WORK INSTRUCTIONS
Beginning at the top of the data below, write out every line exactly until you reach the line with "# the make line", and include that line.

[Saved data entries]
○ ○ ○
This design comes from an exercise in tuning for small area and a short achievable clock period on the open sky130 flow, not from production work.
Only simulation tests tie the RTL to the original design; equivalence was not proved.
Power figures rest on the tool's default switching activity, not on a simulated workload.

--- design/flow/standard.sh ---
#!/bin/bash
# synth_recipe.tcl (not shown) runs the flow's synth.tcl, then flattens the netlist and writes it again
# the make line also repeats each setting of config.mk as NAME=value (left out here)
make -C /OpenROAD-flow-scripts/flow DESIGN_CONFIG=/design/flow/config.mk WORK_HOME=/design/flow/orfs CLKGATE_MAP_FILE= SYNTH_SCRIPT=/design/flow/synth_recipe.tcl "${@:-finish}"
--- design/flow/flow/run.sh ---
#!/bin/bash
# Layout flow: the standard.sh (ORFS, the standard flow's synthesis script) with
#  - an area-recovering ABC mapping script (combinational logic only; the
#    registers are mapped by dfflibmap before ABC, exactly as in the
#    standard synthesis),
#  - buf_2 port buffers, repair free to change cell footprints,
#  - a clock tree with larger sink clusters and no dummy loads.
# make's output goes to flow_make.log; each ORFS step keeps its own log under
# orfs/logs/.
set -euo pipefail
W=$PWD
rm -rf "$W/scripts_abc"
cp -r "$FLOW_HOME/scripts" "$W/scripts_abc"
cp "$W/flow/abc_speed.script" "$W/scripts_abc/abc_speed.script"
bash standard.sh \
  "SCRIPTS_DIR=$W/scripts_abc" \
  MATCH_CELL_FOOTPRINT=0 \
  "BUFFER_PORTS_ARGS=-buffer_cell sky130_fd_sc_hd__buf_2" \
  "CTS_ARGS=-sink_clustering_enable -repair_clock_nets -dont_use_dummy_load -sink_clustering_size 20 -sink_clustering_max_diameter 100" \
  finish > flow_make.log 2>&1
--- design/flow/design.v ---
`resetall
`timescale 1ns / 1ps
`default_nettype none
module mqnic_rx_queue_map #
(
    parameter PORTS = 2,
    parameter QUEUE_INDEX_WIDTH = 8,
    parameter INDIR_TBL_ADDR_WIDTH = 4,
    parameter ID_WIDTH = 1,
    parameter DEST_WIDTH = QUEUE_INDEX_WIDTH+1,
    parameter HASH_WIDTH = 32,
    parameter TAG_WIDTH = 8,
    parameter REG_ADDR_WIDTH = 6,
    parameter REG_DATA_WIDTH = 32,
    parameter REG_STRB_WIDTH = (REG_DATA_WIDTH/8),
    parameter RB_BASE_ADDR = 0,
    parameter RB_NEXT_PTR = 0,
    parameter AXIL_DATA_WIDTH = 32,
    parameter AXIL_ADDR_WIDTH = 7,
    parameter AXIL_STRB_WIDTH = (AXIL_DATA_WIDTH/8),
    parameter AXIL_BASE_ADDR = 0
)
(
    input  wire                          clk,
    input  wire                          rst,
    input  wire [REG_ADDR_WIDTH-1:0]     reg_wr_addr,
    input  wire [REG_DATA_WIDTH-1:0]     reg_wr_data,
    input  wire [REG_STRB_WIDTH-1:0]     reg_wr_strb,
    input  wire                          reg_wr_en,
    output wire                          reg_wr_wait,
    output wire                          reg_wr_ack,
    input  wire [REG_ADDR_WIDTH-1:0]     reg_rd_addr,
    input  wire                          reg_rd_en,
    output wire [REG_DATA_WIDTH-1:0]     reg_rd_data,
    output wire                          reg_rd_wait,
    output wire                          reg_rd_ack,
    input  wire [AXIL_ADDR_WIDTH-1:0]    s_axil_awaddr,
    input  wire [2:0]                    s_axil_awprot,
    input  wire                          s_axil_awvalid,
    output wire                          s_axil_awready,
    input  wire [AXIL_DATA_WIDTH-1:0]    s_axil_wdata,
    input  wire [AXIL_STRB_WIDTH-1:0]    s_axil_wstrb,
    input  wire                          s_axil_wvalid,
    output wire                          s_axil_wready,
    output wire [1:0]                    s_axil_bresp,
    output wire                          s_axil_bvalid,
    input  wire                          s_axil_bready,
    input  wire [AXIL_ADDR_WIDTH-1:0]    s_axil_araddr,
    input  wire [2:0]                    s_axil_arprot,
    input  wire                          s_axil_arvalid,
    output wire                          s_axil_arready,
    output wire [AXIL_DATA_WIDTH-1:0]    s_axil_rdata,
    output wire [1:0]                    s_axil_rresp,
    output wire                          s_axil_rvalid,
    input  wire                          s_axil_rready,
    input  wire [ID_WIDTH-1:0]           req_id,
    input  wire [DEST_WIDTH-1:0]         req_dest,
    input  wire [HASH_WIDTH-1:0]         req_hash,
    input  wire [TAG_WIDTH-1:0]          req_tag,
    input  wire                          req_valid,
    output wire [QUEUE_INDEX_WIDTH-1:0]  resp_queue,
    output wire [TAG_WIDTH-1:0]          resp_tag,
    output wire                          resp_valid
);
reg [31:0] tbl0[15:0];
reg [31:0] tbl1[15:0];
reg tbl_phase_reg;
reg mem_wr_pend_reg;     
reg mem_wr_late_reg;     
reg [3:0] mem_wr_lo_reg;
reg [3:0] mem_wr_hi_reg;
reg mem_wr_b_reg;
reg [31:0] mem_wr_data_reg;
wire mem_wr_now = (mem_wr_pend_reg && (tbl_phase_reg != mem_wr_b_reg)) || mem_wr_late_reg;
wire mem_wr_late_next = mem_wr_pend_reg && (tbl_phase_reg == mem_wr_b_reg);
function late_hit;
    input [4:0] x;
    begin
        late_hit = mem_wr_late_next && mem_wr_lo_reg[x[2:1]] && mem_wr_hi_reg[x[4:3]] && (mem_wr_b_reg == x[0]);
    end
endfunction
function [4:0] next_slot;
    input [4:0] x;
    begin
        next_slot = {x[4:1], x[0] ^ !tbl_phase_reg};
    end
endfunction
function [31:0] slot_word;
    input integer s;
    begin
        slot_word = s % 2 ? tbl1[s/2] : tbl0[s/2];
    end
endfunction
reg reg_wr_ack_reg;
reg [31:0] reg_rd_data_reg;
reg reg_rd_ack_reg;
reg [1:0] app_direct_en_reg;
reg [7:0] hash_mask_reg[1:0];
reg [7:0] app_mask_reg[1:0];
reg       lk1_direct_reg;
reg [7:0] lk1_val_reg;
reg [7:0] lk2_dest_reg;
reg [3:0] lk2_lo_reg;
reg [7:0] lk2_hi_reg;
reg       lk2_byp_reg;
reg [7:0] req_tag_d1_reg, req_tag_d2_reg;
reg req_valid_d1_reg, req_valid_d2_reg;
reg [7:0] resp_queue_reg;
reg [7:0] resp_tag_reg;
reg resp_valid_reg;
assign reg_wr_wait = 1'b0;
assign reg_wr_ack = reg_wr_ack_reg;
assign reg_rd_data = reg_rd_data_reg;
assign reg_rd_wait = 1'b0;
assign reg_rd_ack = reg_rd_ack_reg;
assign resp_queue = resp_queue_reg;
assign resp_tag = resp_tag_reg;
assign resp_valid = resp_valid_reg;
wire [3:0] wr_word = reg_wr_addr[5:2];
wire [3:0] rd_word = reg_rd_addr[5:2];
wire [7:0] cur_app_mask = app_mask_reg[req_id];
wire [7:0] cur_hash_mask = hash_mask_reg[req_id];
wire [3:0] lk_index = (req_dest[3:0] & cur_app_mask[3:0]) + (req_hash[3:0] & cur_hash_mask[3:0]);
wire lk_direct = req_dest[8] & app_direct_en_reg[req_id];
wire [4:0] lk_slot = next_slot(lk1_val_reg[4:0]);
wire lk_hit = late_hit(lk1_val_reg[4:0]);
wire [7:0] lk_queue;
genvar lb, lw;
generate
    for (lb = 0; lb < 8; lb = lb + 1) begin : lk_bit
        wire [33:0] terms;
        for (lw = 0; lw < 32; lw = lw + 1) begin : lk_word
            assign terms[lw] = slot_word(lw) >> lb & lk2_lo_reg[lw%4] & lk2_hi_reg[lw/4];
        end
        assign terms[32] = lk2_dest_reg[lb];
        assign terms[33] = mem_wr_data_reg[lb] & lk2_byp_reg;
        assign lk_queue[lb] = |terms;
    end
endgenerate
always @(posedge clk) begin
    reg_wr_ack_reg <= 1'b0;
    reg_rd_data_reg <= 32'd0;
    reg_rd_ack_reg <= 1'b0;
    if (reg_wr_en && !reg_wr_ack_reg) begin
        case (wr_word)
            4'h5: begin
                hash_mask_reg[0] <= reg_wr_data[7:0];
                reg_wr_ack_reg <= 1'b1;
            end
            4'h6: begin
                app_mask_reg[0] <= reg_wr_data[7:0];
                app_direct_en_reg[0] <= reg_wr_data[31];
                reg_wr_ack_reg <= 1'b1;
            end
            4'h9: begin
                hash_mask_reg[1] <= reg_wr_data[7:0];
                reg_wr_ack_reg <= 1'b1;
            end
            4'hA: begin
                app_mask_reg[1] <= reg_wr_data[7:0];
                app_direct_en_reg[1] <= reg_wr_data[31];
                reg_wr_ack_reg <= 1'b1;
            end
            default: ;
        endcase
    end
    if (reg_rd_en && !reg_rd_ack_reg) begin
        reg_rd_ack_reg <= 1'b1;
        case (rd_word)
            4'h0: reg_rd_data_reg <= 32'h0000C090;
            4'h1: reg_rd_data_reg <= 32'h00000200;
            4'h2: reg_rd_data_reg <= RB_NEXT_PTR;
            4'h3: reg_rd_data_reg <= 32'h00000402;
            4'h4: reg_rd_data_reg <= AXIL_BASE_ADDR;
            4'h5: reg_rd_data_reg <= {24'd0, hash_mask_reg[0]};
            4'h6: reg_rd_data_reg <= {app_direct_en_reg[0], 23'd0, app_mask_reg[0]};
            4'h8: reg_rd_data_reg <= AXIL_BASE_ADDR + 64;
            4'h9: reg_rd_data_reg <= {24'd0, hash_mask_reg[1]};
            4'hA: reg_rd_data_reg <= {app_direct_en_reg[1], 23'd0, app_mask_reg[1]};
            default: reg_rd_ack_reg <= 1'b0;
        endcase
    end
    lk1_direct_reg <= lk_direct;
    lk1_val_reg <= lk_direct ? req_dest[7:0] : {3'b000, req_id, lk_index};
    req_tag_d1_reg <= req_tag;
    req_valid_d1_reg <= req_valid;
    lk2_dest_reg <= lk1_direct_reg ? lk1_val_reg : 8'd0;
    lk2_lo_reg <= 4'b0001 << lk_slot[1:0];
    lk2_hi_reg <= lk1_direct_reg || lk_hit ? 8'd0 : 8'b00000001 << lk_slot[4:2];
    lk2_byp_reg <= !lk1_direct_reg && lk_hit;
    req_tag_d2_reg <= req_tag_d1_reg;
    req_valid_d2_reg <= req_valid_d1_reg;
    resp_queue_reg <= lk_queue;
    resp_tag_reg <= req_tag_d2_reg;
    resp_valid_reg <= req_valid_d2_reg;
    if (rst) begin
        reg_wr_ack_reg <= 1'b0;
        reg_rd_ack_reg <= 1'b0;
        app_direct_en_reg <= 2'b00;
        hash_mask_reg[0] <= 8'd0;
        hash_mask_reg[1] <= 8'd0;
        app_mask_reg[0] <= 8'd0;
        app_mask_reg[1] <= 8'd0;
        req_valid_d1_reg <= 1'b0;
        req_valid_d2_reg <= 1'b0;
        resp_valid_reg <= 1'b0;
    end
end
reg last_read_reg;
reg s_axil_awready_reg;
reg s_axil_bvalid_reg;
reg s_axil_arready_reg;
reg s_axil_rvalid_reg;
reg [31:0] s_axil_rdata_reg;
reg [31:0] s_axil_rdata_pipe_reg;
reg s_axil_rvalid_pipe_reg;
integer j;
reg mem_rd_pend_reg;
reg [31:0] mem_rd_sel_reg;
reg mem_rd_byp_reg;
assign s_axil_awready = s_axil_awready_reg;
assign s_axil_wready = s_axil_awready_reg;
assign s_axil_bresp = 2'b00;
assign s_axil_bvalid = s_axil_bvalid_reg;
assign s_axil_arready = s_axil_arready_reg;
assign s_axil_rdata = s_axil_rdata_pipe_reg;
assign s_axil_rresp = 2'b00;
assign s_axil_rvalid = s_axil_rvalid_pipe_reg;
wire pipe_ready = !s_axil_rvalid_pipe_reg || s_axil_rready;
wire write_eligible = s_axil_awvalid && s_axil_wvalid && (!s_axil_bvalid_reg || s_axil_bready) && !s_axil_awready_reg;
wire read_eligible = s_axil_arvalid && pipe_ready && !s_axil_arready_reg;
wire mem_wr_en = write_eligible && (!read_eligible || last_read_reg);
wire mem_rd_en = read_eligible && !mem_wr_en;
wire [4:0] rd_slot = next_slot(s_axil_araddr[6:2]);
wire rd_hit = late_hit(s_axil_araddr[6:2]);
reg [31:0] rd_sel_next;
integer k;
always @* begin
    for (k = 0; k < 32; k = k + 1) begin
        rd_sel_next[k] = mem_rd_en && rd_slot == k && !(k % 2 && mem_wr_late_next && mem_wr_lo_reg[(k/2)%4] && mem_wr_hi_reg[k/8]);
    end
end
wire [31:0] rdata_cur;
genvar gb, gw;
generate
    for (gb = 0; gb < 32; gb = gb + 1) begin : rd_bit
        wire [33:0] terms;
        for (gw = 0; gw < 32; gw = gw + 1) begin : rd_word
            assign terms[gw] = slot_word(gw) >> gb & mem_rd_sel_reg[gw];
        end
        assign terms[32] = s_axil_rdata_reg[gb] & !mem_rd_pend_reg;
        assign terms[33] = mem_wr_data_reg[gb] & mem_rd_byp_reg;
        assign rdata_cur[gb] = |terms;
    end
endgenerate
always @(posedge clk) begin
    if (mem_wr_en) begin
        last_read_reg <= 1'b0;
    end else if (read_eligible) begin
        last_read_reg <= 1'b1;
    end
    s_axil_awready_reg <= mem_wr_en;
    s_axil_bvalid_reg <= mem_wr_en || (s_axil_bvalid_reg && !s_axil_bready);
    s_axil_arready_reg <= mem_rd_en;
    s_axil_rvalid_reg <= mem_rd_en || (s_axil_rvalid_reg && !pipe_ready);
    mem_wr_pend_reg <= mem_wr_en;
    mem_wr_late_reg <= mem_wr_late_next;
    if (!mem_wr_pend_reg) begin
        mem_wr_lo_reg <= 4'b0001 << s_axil_awaddr[4:3];
        mem_wr_hi_reg <= 4'b0001 << s_axil_awaddr[6:5];
        mem_wr_b_reg <= s_axil_awaddr[2];
        mem_wr_data_reg <= s_axil_wdata;
    end
    tbl_phase_reg <= !tbl_phase_reg;
    for (j = 0; j < 16; j = j + 1) begin
        tbl1[j] <= tbl0[j];
        if (mem_wr_now && mem_wr_lo_reg[j%4] && mem_wr_hi_reg[j/4]) begin
            tbl0[j] <= mem_wr_data_reg;
        end else begin
            tbl0[j] <= tbl1[j];
        end
    end
    mem_rd_pend_reg <= mem_rd_en;
    mem_rd_sel_reg <= rd_sel_next;
    mem_rd_byp_reg <= mem_rd_en && rd_hit;
    s_axil_rdata_reg <= rdata_cur;
    if (pipe_ready) begin
        s_axil_rdata_pipe_reg <= rdata_cur;
        s_axil_rvalid_pipe_reg <= s_axil_rvalid_reg;
    end
    if (rst) begin
        last_read_reg <= 1'b0;
        s_axil_awready_reg <= 1'b0;
        s_axil_bvalid_reg <= 1'b0;
        s_axil_arready_reg <= 1'b0;
        s_axil_rvalid_reg <= 1'b0;
        s_axil_rvalid_pipe_reg <= 1'b0;
    end
end
endmodule
`resetall
`timescale 1ns / 1ps
module rx_queue_map_top (
    input  wire        clk,
    input  wire        rst,
    input  wire [5:0]  reg_wr_addr,
    input  wire [31:0] reg_wr_data,
    input  wire [3:0]  reg_wr_strb,
    input  wire        reg_wr_en,
    output wire        reg_wr_wait,
    output wire        reg_wr_ack,
    input  wire [5:0]  reg_rd_addr,
    input  wire        reg_rd_en,
    output wire [31:0] reg_rd_data,
    output wire        reg_rd_wait,
    output wire        reg_rd_ack,
    input  wire [6:0]  s_axil_awaddr,
    input  wire [2:0]  s_axil_awprot,
    input  wire        s_axil_awvalid,
    output wire        s_axil_awready,
    input  wire [31:0] s_axil_wdata,
    input  wire [3:0]  s_axil_wstrb,
    input  wire        s_axil_wvalid,
    output wire        s_axil_wready,
    output wire [1:0]  s_axil_bresp,
    output wire        s_axil_bvalid,
    input  wire        s_axil_bready,
    input  wire [6:0]  s_axil_araddr,
    input  wire [2:0]  s_axil_arprot,
    input  wire        s_axil_arvalid,
    output wire        s_axil_arready,
    output wire [31:0] s_axil_rdata,
    output wire [1:0]  s_axil_rresp,
    output wire        s_axil_rvalid,
    input  wire        s_axil_rready,
    input  wire [0:0]  req_id,
    input  wire [8:0]  req_dest,
    input  wire [31:0] req_hash,
    input  wire [7:0]  req_tag,
    input  wire        req_valid,
    output wire [7:0]  resp_queue,
    output wire [7:0]  resp_tag,
    output wire        resp_valid
);
mqnic_rx_queue_map #(
    .PORTS(2),
    .QUEUE_INDEX_WIDTH(8),
    .INDIR_TBL_ADDR_WIDTH(4),
    .ID_WIDTH(1),
    .DEST_WIDTH(9),
    .HASH_WIDTH(32),
    .TAG_WIDTH(8),
    .REG_ADDR_WIDTH(6),
    .REG_DATA_WIDTH(32),
    .REG_STRB_WIDTH(4),
    .RB_BASE_ADDR(0),
    .RB_NEXT_PTR(32'h100),
    .AXIL_DATA_WIDTH(32),
    .AXIL_ADDR_WIDTH(7),
    .AXIL_STRB_WIDTH(4),
    .AXIL_BASE_ADDR(32'h1000)
)
mqnic_rx_queue_map_inst (
    .clk(clk), .rst(rst),
    .reg_wr_addr(reg_wr_addr), .reg_wr_data(reg_wr_data), .reg_wr_strb(reg_wr_strb),
    .reg_wr_en(reg_wr_en), .reg_wr_wait(reg_wr_wait), .reg_wr_ack(reg_wr_ack),
    .reg_rd_addr(reg_rd_addr), .reg_rd_en(reg_rd_en), .reg_rd_data(reg_rd_data),
    .reg_rd_wait(reg_rd_wait), .reg_rd_ack(reg_rd_ack),
    .s_axil_awaddr(s_axil_awaddr), .s_axil_awprot(s_axil_awprot), .s_axil_awvalid(s_axil_awvalid),
    .s_axil_awready(s_axil_awready), .s_axil_wdata(s_axil_wdata), .s_axil_wstrb(s_axil_wstrb),
    .s_axil_wvalid(s_axil_wvalid), .s_axil_wready(s_axil_wready), .s_axil_bresp(s_axil_bresp),
    .s_axil_bvalid(s_axil_bvalid), .s_axil_bready(s_axil_bready),
    .s_axil_araddr(s_axil_araddr), .s_axil_arprot(s_axil_arprot), .s_axil_arvalid(s_axil_arvalid),
    .s_axil_arready(s_axil_arready), .s_axil_rdata(s_axil_rdata), .s_axil_rresp(s_axil_rresp),
    .s_axil_rvalid(s_axil_rvalid), .s_axil_rready(s_axil_rready),
    .req_id(req_id), .req_dest(req_dest), .req_hash(req_hash), .req_tag(req_tag), .req_valid(req_valid),
    .resp_queue(resp_queue), .resp_tag(resp_tag), .resp_valid(resp_valid)
);
endmodule
--- design/flow/config.mk ---
export PLATFORM = sky130hd
export DESIGN_NAME = rx_queue_map_top
export DESIGN_NICKNAME = rx_queue_map_top
export VERILOG_FILES = /design/flow/design.v
export SDC_FILE = /design/flow/constraint.sdc
export NUM_CORES = 4
export LEC_CHECK = 0
export CAP_MARGIN = 20
export CORE_MARGIN = 2
export CORE_UTILIZATION = 50
export PLACE_DENSITY = 0.7
export SETUP_SLACK_MARGIN = 3.45
export SLEW_MARGIN = 20
export TNS_END_PERCENT = 5
--- design/flow/constraint.sdc ---
create_clock -name core_clock -period 6.0 [get_ports {clk}]
set_input_delay 1.2000 -clock core_clock [delete_from_list [all_inputs] [get_ports {clk}]]
set_output_delay 1.2000 -clock core_clock [all_outputs]
set_load 0.01 [all_outputs]
--- design/flow/flow/abc_speed.script ---
&get -n
&st
&dch
&nf -R 1000
&put
==> flow_metrics.py, run 1 <==
metrics = {
    "run_status": {
        "outcome": "timing/DRC/antenna clean",
    },
    "route": {
        "drt-pass1-iter-count": 10,
        "drcViolationCount": 0,
        "drt-initial-drc-count": 4043,
        "vias": 28352,
        "avgViaCountPerCell": 6.445,
        "drt-total-wl_um": 120700,
        "routedWlPerCell_um": 27.43,
        "ant_nets": 0,
    },
    "layout": {
        "n_antenna_cell": 0,
        "nets": 3509,
        "multiInputGateArea_mm2": 0.01429,
        "syn2layout_area_growth_pct": 10.82,
        "seqCellArea_mm2": 0.02655,
        "n_fill_cell": 6672,
        "fin_util": 0.5613,
        "final_cell_mix": "dfxtp_1 (1177), mux2_1 (512), a22oi_1 (279)",
        "final_common_cell": "dfxtp_1",
        "top_regs": "mqnic_rx_queue_map_inst.tbl0 (512), mqnic_rx_queue_map_inst.tbl1 (512)",
        "drive_gt1_frac": 0.1060,
    },
    "place": {
        "place_congestion": 0.8069,
        "dpl_worst_slack_ps": 3097,
        "dp_hpwl_um": 63890,
        "port-buffer-count": 161,
    },
    "yosys": {
        "netlist_area_mm2": 0.04086,
        "ys_types": 41,
        "ys_warn_count": 5,
        "synth-seq-cells": 1287,
        "synth_area_leaders": "dfxtp_1 (59%), mux2_1 (14%), a222oi_1 (6.1%), edfxtp_1 (5.4%), a22oi_1 (5.1%)",
        "synth_edf_count": 73,
        "yosys.area.top_type": "dfxtp_1",
        "async_flop_share": 0,
        "synthFlopType": "dfxtp_1",
        "postSynthAreaPerCell_um2": 13.36,
        "synth_top_area_share": 0.5948,
        "syn-instance-count": 3059,
        "seq_area_frac_synth": 0.6484,
    },
    "cts": {
        "cts_htree_levels": 3,
        "cts_buffers": 74,
        "postCtsSetupBuffers": 0,
        "clock_latency_ps": 630,
        "clk_pin_slew_worst_paths_ps": 80,
        "clock-sinks": 1287,
        "cts_tree": "done",
        "cts_root_buffer": "clkbuf_16",
        "clockBufferDepth": 3,
        "ctsHoldBuffers": 0,
    },
    "sta": {
        "maxSlewHeadroom": 0.1943,
        "fmax_mhz": 391.3,
        "min_period_over_period": 0.4259,
        "finalWorstSetupSlack_ps": 3444,
        "report.final.slew_viol_count": 0,
        "layout_min_cycle_time_ps": 2556,
        "setup_viol": 0,
        "fin_skew_ps": 44.29,
        "rsz0062_at_grt": "true",
        "worst_slew_pin_slew_ps": 1209,
        "setup_tns_ps": 0,
        "hold_viol_final": 0,
    },
    "min_path": {
        "hp-class": "reg -> reg",
        "hold_depth": 0,
    },
    "floorplan": {
        "core_mm2": 0.08068,
        "dieArea_mm2": 0.08402,
        "io_pins": 258,
        "num_rows": 104,
        "die_h_um": 289.9,
        "initial_core_util": 0.5065,
        "die_w_um": 289.9,
    },
    "grt": {
        "grt_max_degree": 65,
        "antenna_found_initial": 1,
        "grt_pass1_vias": 27951,
        "grt-ovfl-total": 0,
        "grtUsageTotal": 0.2787,
        "grt_pass1_wl_um": 177400,
    },
    "setup_path": {
        "worst-setup-path-type": "reg -> reg",
        "worstSetupStartpointType": "register",
        "critPathArrivalTime_ps": 3050,
        "end_kind": "register",
        "critPathSlowestCell": "dfxtp_1",
        "r2r_cells": 6,
        "slowest_delay_ps": 510,
        "crit_path_cell_trace": "xor2_1 -> a21oi_2 -> nor2b_2 -> nand2_2 -> buf_6 -> mux2_1",
        "path_max_fanout": 24,
        "worstPathRequired_ps": 6490,
    },
    "power": {
        "power_density_mw_per_mm2": 378.6,
        "p_leak_uw": 0.01857,
        "peakVddDrop_mv": 0.1886,
    },
    "flow_run": {
        "maxCapViolations": 0,
    },
}
[cell families after synthesis]
family / share of synthesized area
flip-flops: 0.6484
multiplexers: 0.1465
AND/OR/NAND/NOR: 0.06219
AO/OA/AOI/OAI: 0.1330
adder cells (fa/ha/maj): 0.001409
buffers and inverters: 0.006247
other: 0.00009178
XOR/XNOR: 0.002143
[critical path, delay by kind of cell (launching register included)]
| family | cells | cell delay (ps) |
|---|---|---|
| flip-flops | 1 | 510 |
| XOR/XNOR | 1 | 290 |
| AO/OA/AOI/OAI | 1 | 150 |
| buffers and inverters | 1 | 380 |
| multiplexers | 1 | 370 |
| AND/OR/NAND/NOR | 2 | 700 |
[Yosys cell counts, types with 2 or more instances]
cell,n
a211o_1,6
a211oi_1,7
a21boi_0,10
a21o_1,2
a21oi_1,42
a221oi_1,13
a222oi_1,247
a22o_1,14
a22oi_1,279
a311oi_1,16
a31oi_1,3
and2_0,17
and4_1,13
buf_4,25
clkinv_1,18
dfxtp_1,1214
edfxtp_1,73
ha_1,3
mux2_1,512
mux2i_1,13
mux4_2,4
nand2_1,197
nand2b_1,10
nand3_1,33
nand3b_1,2
nand4_1,78
nor2_1,115
nor2b_1,19
nor3_1,21
nor3b_1,2
nor4_1,2
o21ai_0,10
or3_1,15
or4_1,9
xnor2_1,4
xor2_1,6
[final cells by class]
| type | instances | area share |
|---|---|---|
| Inverter | 18 | 0.001575 |
| Sequential cell | 1287 | 0.5864 |
| Multi-Input combinational cell | 1751 | 0.3156 |
| Tap cell | 1060 | 0.02929 |
| Timing Repair Buffer | 209 | 0.02617 |
| Clock buffer | 74 | 0.04090 |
○ ○ ○
WRITTEN SOLUTION
This design comes from an exercise in tuning for small area and a short achievable clock period on the open sky130 flow, not from production work.
Only simulation tests tie the RTL to the original design; equivalence was not proved.
Power figures rest on the tool's default switching activity, not on a simulated workload.

--- design/flow/standard.sh ---
#!/bin/bash
# synth_recipe.tcl (not shown) runs the flow's synth.tcl, then flattens the netlist and writes it again
# the make line also repeats each setting of config.mk as NAME=value (left out here)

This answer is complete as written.